WHAT TO PRODUCE:
In the entries below, find the line with "export GPL_TIMING_DRIVEN = 0" and the line with "set_input_delay 1.08 -clock"; give again those lines and every line between them, exactly.

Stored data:
******

--- config.mk ---
export PLATFORM = sky130hd
export DESIGN_NAME = mem_port_arbiter
export DESIGN_NICKNAME = d
export VERILOG_FILES = /design/src/rtl/mem_port_arbiter.sv
export SDC_FILE = /design/constraint.sdc
export NUM_CORES = 1
export LEC_CHECK = 0
export CORE_AREA = 2 2 257 259
export DETAILED_ROUTE_END_ITERATION = 8
export DIE_AREA = 0 0 259 261
export GPL_TIMING_DRIVEN = 0
export PLACE_DENSITY = 0.42
export RECOVER_POWER = 50
export SLEW_MARGIN = 5
export SYNTH_ARGS = -nofsm -noshare
export SYNTH_HDL_FRONTEND = slang
export SYNTH_SLANG_ARGS = --single-unit
--- constraint.sdc ---
create_clock -name clk -period 5.4 [get_ports clk]
set_input_delay 1.08 -clock clk [delete_from_list [all_inputs] [get_ports clk]]
set_output_delay 1.08 -clock clk [all_outputs]
set_load 0.05 [all_outputs]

******

TASK RESULT:
export GPL_TIMING_DRIVEN = 0
export PLACE_DENSITY = 0.42
export RECOVER_POWER = 50
export SLEW_MARGIN = 5
export SYNTH_ARGS = -nofsm -noshare
export SYNTH_HDL_FRONTEND = slang
export SYNTH_SLANG_ARGS = --single-unit
--- constraint.sdc ---
create_clock -name clk -period 5.4 [get_ports clk]
set_input_delay 1.08 -clock clk [delete_from_list [all_inputs] [get_ports clk]]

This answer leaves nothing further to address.